» ABOUT THIS TASK
Lines to restate from the data below: from the one containing "Share of post-route" to the one containing "Die width - 50.6 µm", both included. Give them again exactly, and only them.

» SOURCE INFORMATION

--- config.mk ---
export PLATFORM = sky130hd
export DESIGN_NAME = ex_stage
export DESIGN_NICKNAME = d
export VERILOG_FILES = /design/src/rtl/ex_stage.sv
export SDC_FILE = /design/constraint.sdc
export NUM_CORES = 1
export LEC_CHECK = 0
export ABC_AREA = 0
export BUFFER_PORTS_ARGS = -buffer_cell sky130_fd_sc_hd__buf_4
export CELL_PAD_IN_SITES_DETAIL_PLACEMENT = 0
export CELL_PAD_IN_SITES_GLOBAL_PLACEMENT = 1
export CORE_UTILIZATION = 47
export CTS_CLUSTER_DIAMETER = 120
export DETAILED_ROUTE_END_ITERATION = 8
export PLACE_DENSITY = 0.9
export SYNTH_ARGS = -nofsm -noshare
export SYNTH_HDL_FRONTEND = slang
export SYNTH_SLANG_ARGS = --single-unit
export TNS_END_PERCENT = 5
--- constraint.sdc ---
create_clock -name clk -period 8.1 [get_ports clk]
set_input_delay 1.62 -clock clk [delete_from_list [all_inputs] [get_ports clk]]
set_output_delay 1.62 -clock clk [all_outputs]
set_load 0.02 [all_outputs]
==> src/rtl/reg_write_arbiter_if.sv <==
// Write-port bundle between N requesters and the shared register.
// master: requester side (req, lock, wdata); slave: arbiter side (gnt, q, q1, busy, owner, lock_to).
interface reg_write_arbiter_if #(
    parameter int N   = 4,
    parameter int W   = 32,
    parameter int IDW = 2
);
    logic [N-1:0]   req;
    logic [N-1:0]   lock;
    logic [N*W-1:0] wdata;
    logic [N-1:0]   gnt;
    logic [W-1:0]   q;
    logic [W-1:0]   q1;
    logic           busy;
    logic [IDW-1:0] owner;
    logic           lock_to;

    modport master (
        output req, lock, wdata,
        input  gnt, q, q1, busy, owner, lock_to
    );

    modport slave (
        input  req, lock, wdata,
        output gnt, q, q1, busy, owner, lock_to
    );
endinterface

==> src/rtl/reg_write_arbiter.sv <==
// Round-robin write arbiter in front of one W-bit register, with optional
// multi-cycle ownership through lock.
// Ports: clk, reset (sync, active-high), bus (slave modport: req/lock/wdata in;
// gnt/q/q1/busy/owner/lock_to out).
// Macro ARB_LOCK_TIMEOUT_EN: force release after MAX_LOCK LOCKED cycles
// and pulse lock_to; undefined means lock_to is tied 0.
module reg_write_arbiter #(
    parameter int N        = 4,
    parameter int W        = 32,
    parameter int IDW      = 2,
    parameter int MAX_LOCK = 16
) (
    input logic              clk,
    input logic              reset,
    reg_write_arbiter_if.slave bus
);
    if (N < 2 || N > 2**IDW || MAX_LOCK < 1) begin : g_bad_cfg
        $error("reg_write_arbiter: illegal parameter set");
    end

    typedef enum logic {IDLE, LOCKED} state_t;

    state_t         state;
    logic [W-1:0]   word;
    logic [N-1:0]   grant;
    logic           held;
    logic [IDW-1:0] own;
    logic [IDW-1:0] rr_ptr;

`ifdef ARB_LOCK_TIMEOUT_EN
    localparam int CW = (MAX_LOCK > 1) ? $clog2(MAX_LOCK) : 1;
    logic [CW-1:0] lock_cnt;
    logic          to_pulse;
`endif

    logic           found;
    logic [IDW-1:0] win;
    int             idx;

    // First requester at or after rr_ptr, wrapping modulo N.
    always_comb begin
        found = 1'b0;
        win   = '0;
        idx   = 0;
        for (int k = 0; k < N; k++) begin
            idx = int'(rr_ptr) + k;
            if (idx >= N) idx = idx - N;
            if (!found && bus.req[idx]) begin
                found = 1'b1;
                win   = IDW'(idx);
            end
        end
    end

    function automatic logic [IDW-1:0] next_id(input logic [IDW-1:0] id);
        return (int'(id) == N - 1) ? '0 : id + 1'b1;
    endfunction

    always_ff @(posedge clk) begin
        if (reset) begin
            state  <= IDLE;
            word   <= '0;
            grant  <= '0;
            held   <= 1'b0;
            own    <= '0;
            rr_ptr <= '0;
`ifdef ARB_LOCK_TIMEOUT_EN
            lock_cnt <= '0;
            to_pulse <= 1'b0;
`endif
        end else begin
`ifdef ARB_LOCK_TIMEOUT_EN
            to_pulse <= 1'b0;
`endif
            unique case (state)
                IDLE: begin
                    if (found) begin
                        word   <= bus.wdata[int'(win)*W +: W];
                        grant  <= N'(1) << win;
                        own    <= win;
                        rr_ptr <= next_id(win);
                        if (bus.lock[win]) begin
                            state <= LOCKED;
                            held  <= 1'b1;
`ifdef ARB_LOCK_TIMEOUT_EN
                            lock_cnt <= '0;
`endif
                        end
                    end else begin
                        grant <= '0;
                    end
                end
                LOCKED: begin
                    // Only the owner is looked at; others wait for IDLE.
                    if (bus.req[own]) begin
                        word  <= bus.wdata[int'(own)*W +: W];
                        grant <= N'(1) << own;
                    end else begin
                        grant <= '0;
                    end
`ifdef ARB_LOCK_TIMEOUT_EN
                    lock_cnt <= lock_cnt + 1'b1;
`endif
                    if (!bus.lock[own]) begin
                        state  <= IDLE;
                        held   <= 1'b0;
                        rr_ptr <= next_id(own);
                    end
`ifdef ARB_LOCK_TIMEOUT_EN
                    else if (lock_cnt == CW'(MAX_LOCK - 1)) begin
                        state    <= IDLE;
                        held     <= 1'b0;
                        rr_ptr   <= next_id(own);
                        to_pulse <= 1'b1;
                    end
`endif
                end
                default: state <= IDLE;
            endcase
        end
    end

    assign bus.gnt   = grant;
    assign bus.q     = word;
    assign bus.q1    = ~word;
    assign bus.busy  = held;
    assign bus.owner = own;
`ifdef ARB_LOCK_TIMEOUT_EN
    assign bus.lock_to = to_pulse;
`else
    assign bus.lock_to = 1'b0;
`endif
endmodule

--

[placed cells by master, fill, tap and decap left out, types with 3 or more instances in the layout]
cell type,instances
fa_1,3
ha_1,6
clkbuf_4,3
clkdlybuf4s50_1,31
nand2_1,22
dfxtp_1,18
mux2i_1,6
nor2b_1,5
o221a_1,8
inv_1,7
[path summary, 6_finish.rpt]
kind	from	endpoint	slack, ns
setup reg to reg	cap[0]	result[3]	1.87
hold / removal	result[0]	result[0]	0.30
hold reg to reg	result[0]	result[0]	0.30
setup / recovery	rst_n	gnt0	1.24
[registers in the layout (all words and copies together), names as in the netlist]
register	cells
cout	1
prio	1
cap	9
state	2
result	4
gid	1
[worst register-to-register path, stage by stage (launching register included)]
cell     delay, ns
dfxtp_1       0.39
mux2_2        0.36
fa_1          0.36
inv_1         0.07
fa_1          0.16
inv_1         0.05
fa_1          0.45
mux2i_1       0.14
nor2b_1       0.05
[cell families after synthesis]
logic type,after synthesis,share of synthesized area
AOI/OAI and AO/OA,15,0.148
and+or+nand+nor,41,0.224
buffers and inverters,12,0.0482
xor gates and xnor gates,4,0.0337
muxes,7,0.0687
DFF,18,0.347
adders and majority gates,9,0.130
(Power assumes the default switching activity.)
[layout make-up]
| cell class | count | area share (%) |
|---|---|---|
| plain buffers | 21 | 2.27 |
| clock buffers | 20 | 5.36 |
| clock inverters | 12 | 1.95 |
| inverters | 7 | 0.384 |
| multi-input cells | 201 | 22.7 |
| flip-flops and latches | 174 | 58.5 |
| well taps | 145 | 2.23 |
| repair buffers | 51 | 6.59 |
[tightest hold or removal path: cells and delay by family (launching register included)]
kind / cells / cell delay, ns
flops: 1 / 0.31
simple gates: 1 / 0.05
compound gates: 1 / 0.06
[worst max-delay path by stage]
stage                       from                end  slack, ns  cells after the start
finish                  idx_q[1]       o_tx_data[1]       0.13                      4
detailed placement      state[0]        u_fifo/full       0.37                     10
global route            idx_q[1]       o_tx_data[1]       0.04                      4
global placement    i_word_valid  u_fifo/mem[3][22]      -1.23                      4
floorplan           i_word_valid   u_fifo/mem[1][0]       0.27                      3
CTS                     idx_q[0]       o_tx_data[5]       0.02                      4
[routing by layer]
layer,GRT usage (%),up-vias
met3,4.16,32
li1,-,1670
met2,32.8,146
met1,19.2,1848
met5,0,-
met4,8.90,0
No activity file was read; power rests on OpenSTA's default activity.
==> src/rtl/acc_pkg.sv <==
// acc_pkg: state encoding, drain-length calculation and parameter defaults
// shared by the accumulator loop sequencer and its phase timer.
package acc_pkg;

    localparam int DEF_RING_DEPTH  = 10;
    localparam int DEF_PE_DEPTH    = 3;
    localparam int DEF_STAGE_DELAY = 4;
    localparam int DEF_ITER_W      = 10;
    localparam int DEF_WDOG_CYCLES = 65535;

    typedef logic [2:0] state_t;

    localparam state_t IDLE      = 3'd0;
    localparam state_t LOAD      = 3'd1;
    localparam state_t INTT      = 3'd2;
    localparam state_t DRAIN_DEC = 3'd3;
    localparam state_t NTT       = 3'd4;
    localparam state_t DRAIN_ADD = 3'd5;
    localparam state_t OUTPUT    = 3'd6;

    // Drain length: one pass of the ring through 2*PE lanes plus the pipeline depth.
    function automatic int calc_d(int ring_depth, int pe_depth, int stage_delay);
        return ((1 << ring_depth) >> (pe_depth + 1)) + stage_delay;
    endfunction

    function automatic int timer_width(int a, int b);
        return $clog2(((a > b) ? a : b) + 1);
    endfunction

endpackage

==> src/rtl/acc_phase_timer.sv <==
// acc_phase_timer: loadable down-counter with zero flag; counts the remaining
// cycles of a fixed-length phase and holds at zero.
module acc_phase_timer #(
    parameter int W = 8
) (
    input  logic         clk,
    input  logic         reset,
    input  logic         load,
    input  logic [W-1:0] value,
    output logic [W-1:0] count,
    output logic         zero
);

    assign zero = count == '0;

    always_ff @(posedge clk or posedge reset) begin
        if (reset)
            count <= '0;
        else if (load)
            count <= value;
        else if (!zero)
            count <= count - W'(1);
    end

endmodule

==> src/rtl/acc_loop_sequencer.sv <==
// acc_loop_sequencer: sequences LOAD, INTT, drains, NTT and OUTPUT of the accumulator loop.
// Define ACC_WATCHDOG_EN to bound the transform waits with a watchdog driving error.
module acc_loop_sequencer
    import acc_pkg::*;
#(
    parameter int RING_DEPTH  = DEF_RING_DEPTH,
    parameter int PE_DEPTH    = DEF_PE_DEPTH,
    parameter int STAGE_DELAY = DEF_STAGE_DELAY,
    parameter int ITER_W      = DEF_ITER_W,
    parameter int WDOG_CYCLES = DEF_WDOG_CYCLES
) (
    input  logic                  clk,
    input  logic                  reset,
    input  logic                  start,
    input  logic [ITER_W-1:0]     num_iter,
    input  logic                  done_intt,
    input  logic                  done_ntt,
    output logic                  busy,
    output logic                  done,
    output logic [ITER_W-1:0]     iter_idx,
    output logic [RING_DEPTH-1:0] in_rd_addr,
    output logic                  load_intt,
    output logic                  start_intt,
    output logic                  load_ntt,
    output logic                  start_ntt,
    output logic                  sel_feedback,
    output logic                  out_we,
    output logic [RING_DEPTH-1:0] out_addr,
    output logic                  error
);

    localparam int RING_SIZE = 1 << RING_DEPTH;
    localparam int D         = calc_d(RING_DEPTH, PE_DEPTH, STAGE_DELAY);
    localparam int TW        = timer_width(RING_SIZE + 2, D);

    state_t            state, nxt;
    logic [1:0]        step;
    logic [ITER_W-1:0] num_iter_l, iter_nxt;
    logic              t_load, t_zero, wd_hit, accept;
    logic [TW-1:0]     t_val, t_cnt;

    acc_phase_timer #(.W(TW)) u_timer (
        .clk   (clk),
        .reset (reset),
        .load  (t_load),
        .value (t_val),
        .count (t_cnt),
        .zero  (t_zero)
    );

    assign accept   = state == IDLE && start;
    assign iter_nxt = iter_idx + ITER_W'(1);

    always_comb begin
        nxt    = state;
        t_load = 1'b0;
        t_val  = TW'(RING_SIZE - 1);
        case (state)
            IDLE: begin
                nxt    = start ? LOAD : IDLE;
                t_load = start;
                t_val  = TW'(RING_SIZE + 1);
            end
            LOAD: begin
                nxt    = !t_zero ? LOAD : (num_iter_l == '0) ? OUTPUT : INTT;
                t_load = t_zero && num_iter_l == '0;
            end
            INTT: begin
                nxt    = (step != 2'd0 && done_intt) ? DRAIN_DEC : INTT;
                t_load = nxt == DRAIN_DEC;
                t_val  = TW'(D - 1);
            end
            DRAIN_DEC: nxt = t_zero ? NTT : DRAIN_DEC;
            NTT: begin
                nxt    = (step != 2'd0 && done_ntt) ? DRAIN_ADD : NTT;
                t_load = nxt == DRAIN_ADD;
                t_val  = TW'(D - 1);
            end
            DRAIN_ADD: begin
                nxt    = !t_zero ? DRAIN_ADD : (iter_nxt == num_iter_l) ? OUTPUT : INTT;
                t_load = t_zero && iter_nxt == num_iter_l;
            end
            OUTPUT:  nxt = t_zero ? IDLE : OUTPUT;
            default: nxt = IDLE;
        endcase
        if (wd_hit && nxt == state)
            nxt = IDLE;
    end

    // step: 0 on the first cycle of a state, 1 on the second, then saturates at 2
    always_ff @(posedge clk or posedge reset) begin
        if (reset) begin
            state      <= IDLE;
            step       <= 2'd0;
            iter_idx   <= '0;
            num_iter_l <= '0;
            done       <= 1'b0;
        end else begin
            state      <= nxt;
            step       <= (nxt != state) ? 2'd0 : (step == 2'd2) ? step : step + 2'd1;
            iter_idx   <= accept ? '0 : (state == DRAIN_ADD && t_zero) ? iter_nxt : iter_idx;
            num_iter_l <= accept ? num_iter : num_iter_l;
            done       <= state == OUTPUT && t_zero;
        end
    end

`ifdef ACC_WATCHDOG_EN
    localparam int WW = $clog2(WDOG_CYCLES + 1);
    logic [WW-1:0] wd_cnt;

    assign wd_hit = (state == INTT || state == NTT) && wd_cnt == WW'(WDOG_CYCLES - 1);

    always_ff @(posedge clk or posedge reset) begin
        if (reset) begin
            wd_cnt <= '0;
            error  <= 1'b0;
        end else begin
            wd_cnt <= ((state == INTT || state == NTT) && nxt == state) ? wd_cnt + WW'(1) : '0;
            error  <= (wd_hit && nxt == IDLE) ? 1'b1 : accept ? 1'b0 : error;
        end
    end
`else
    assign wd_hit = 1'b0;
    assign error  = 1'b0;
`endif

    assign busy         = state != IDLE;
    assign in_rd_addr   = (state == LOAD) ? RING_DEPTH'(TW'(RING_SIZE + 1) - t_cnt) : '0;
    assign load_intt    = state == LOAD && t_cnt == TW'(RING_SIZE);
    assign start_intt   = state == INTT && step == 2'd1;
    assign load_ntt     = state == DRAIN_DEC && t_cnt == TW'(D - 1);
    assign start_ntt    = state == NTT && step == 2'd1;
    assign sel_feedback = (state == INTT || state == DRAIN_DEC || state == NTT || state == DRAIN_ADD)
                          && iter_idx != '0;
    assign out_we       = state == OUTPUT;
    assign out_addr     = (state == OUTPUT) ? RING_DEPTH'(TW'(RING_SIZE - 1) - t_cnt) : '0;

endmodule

* * *

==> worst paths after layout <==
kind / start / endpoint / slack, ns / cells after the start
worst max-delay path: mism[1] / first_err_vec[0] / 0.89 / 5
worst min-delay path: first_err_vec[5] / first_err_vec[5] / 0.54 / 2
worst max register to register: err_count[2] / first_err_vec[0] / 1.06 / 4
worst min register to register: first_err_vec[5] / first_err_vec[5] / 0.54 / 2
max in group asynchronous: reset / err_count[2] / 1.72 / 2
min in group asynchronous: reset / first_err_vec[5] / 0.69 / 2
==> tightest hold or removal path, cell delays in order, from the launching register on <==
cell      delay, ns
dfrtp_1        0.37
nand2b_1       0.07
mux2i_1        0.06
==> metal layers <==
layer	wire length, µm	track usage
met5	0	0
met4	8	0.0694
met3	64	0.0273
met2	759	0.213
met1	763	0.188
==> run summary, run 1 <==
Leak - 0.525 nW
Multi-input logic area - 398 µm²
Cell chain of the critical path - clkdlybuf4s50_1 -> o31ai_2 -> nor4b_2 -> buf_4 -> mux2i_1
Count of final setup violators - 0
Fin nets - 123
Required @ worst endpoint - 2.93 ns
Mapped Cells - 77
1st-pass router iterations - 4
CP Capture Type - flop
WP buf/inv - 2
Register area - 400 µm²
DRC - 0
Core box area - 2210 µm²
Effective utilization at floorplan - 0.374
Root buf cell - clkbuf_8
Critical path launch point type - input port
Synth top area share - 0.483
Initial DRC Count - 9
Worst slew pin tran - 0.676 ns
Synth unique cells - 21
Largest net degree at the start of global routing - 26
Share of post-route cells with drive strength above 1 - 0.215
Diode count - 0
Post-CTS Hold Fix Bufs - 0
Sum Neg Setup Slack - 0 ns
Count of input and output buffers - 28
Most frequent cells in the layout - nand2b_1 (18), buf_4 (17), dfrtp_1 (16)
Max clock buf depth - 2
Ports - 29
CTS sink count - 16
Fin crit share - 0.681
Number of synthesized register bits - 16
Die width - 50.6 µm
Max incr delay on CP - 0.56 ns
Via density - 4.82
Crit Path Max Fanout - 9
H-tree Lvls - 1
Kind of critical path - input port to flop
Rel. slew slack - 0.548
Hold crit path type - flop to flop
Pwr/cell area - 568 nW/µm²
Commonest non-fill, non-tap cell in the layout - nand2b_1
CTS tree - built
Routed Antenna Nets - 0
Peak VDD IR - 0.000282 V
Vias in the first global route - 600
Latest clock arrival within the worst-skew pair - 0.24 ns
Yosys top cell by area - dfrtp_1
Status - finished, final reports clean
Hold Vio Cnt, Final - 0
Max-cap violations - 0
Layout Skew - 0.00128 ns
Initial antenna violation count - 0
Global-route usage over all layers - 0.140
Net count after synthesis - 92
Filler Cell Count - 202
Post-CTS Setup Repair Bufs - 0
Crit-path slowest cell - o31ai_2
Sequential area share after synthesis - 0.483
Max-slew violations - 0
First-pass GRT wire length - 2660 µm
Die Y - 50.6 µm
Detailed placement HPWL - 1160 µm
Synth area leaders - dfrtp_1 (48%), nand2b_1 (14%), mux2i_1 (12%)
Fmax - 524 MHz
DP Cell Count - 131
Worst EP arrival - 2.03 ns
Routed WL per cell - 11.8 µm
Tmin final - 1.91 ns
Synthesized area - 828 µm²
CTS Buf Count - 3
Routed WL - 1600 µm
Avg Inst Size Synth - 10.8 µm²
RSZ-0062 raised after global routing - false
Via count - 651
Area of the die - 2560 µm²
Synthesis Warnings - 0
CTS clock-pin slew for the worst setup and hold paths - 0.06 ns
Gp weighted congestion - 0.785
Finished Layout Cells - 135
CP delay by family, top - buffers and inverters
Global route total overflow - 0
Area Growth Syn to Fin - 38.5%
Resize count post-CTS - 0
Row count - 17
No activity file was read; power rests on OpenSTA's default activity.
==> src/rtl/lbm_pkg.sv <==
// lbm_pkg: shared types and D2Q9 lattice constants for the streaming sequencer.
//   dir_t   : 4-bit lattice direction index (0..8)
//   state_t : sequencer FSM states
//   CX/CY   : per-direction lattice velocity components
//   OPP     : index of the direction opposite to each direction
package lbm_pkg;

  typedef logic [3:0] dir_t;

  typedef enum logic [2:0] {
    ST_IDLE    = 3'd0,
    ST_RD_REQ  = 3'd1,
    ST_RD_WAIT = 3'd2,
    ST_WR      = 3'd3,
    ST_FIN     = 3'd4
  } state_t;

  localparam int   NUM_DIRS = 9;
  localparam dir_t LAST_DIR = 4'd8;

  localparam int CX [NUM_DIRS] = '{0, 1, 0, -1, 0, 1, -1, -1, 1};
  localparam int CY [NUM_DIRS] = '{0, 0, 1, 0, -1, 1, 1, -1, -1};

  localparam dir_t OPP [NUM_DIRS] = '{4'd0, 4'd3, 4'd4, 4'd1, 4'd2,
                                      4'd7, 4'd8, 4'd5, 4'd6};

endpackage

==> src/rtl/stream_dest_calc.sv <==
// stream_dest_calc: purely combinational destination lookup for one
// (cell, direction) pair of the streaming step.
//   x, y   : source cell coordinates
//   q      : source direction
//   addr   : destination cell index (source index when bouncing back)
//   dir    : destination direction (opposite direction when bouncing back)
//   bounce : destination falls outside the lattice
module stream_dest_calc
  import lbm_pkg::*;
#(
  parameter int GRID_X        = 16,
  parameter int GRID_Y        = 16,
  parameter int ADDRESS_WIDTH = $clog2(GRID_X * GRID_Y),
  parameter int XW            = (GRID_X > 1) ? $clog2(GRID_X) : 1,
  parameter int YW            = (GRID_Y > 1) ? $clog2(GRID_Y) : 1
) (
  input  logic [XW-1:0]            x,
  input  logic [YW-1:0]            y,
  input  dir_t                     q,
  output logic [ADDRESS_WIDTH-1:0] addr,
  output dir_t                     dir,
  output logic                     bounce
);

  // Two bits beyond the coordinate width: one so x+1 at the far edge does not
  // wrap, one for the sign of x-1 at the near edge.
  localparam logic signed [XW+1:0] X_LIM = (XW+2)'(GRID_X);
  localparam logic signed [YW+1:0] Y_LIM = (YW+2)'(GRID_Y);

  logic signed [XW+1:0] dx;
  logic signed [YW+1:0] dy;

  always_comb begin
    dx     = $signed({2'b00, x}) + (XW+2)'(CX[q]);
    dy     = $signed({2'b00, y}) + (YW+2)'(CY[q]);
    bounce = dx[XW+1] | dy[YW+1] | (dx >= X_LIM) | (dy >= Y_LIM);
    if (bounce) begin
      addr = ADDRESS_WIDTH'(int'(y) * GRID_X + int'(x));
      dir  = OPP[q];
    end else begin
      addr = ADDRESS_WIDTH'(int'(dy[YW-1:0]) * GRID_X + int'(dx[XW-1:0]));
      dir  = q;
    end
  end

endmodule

» SOLVED PROBLEM
Share of post-route cells with drive strength above 1 - 0.215
Diode count - 0
Post-CTS Hold Fix Bufs - 0
Sum Neg Setup Slack - 0 ns
Count of input and output buffers - 28
Most frequent cells in the layout - nand2b_1 (18), buf_4 (17), dfrtp_1 (16)
Max clock buf depth - 2
Ports - 29
CTS sink count - 16
Fin crit share - 0.681
Number of synthesized register bits - 16
Die width - 50.6 µm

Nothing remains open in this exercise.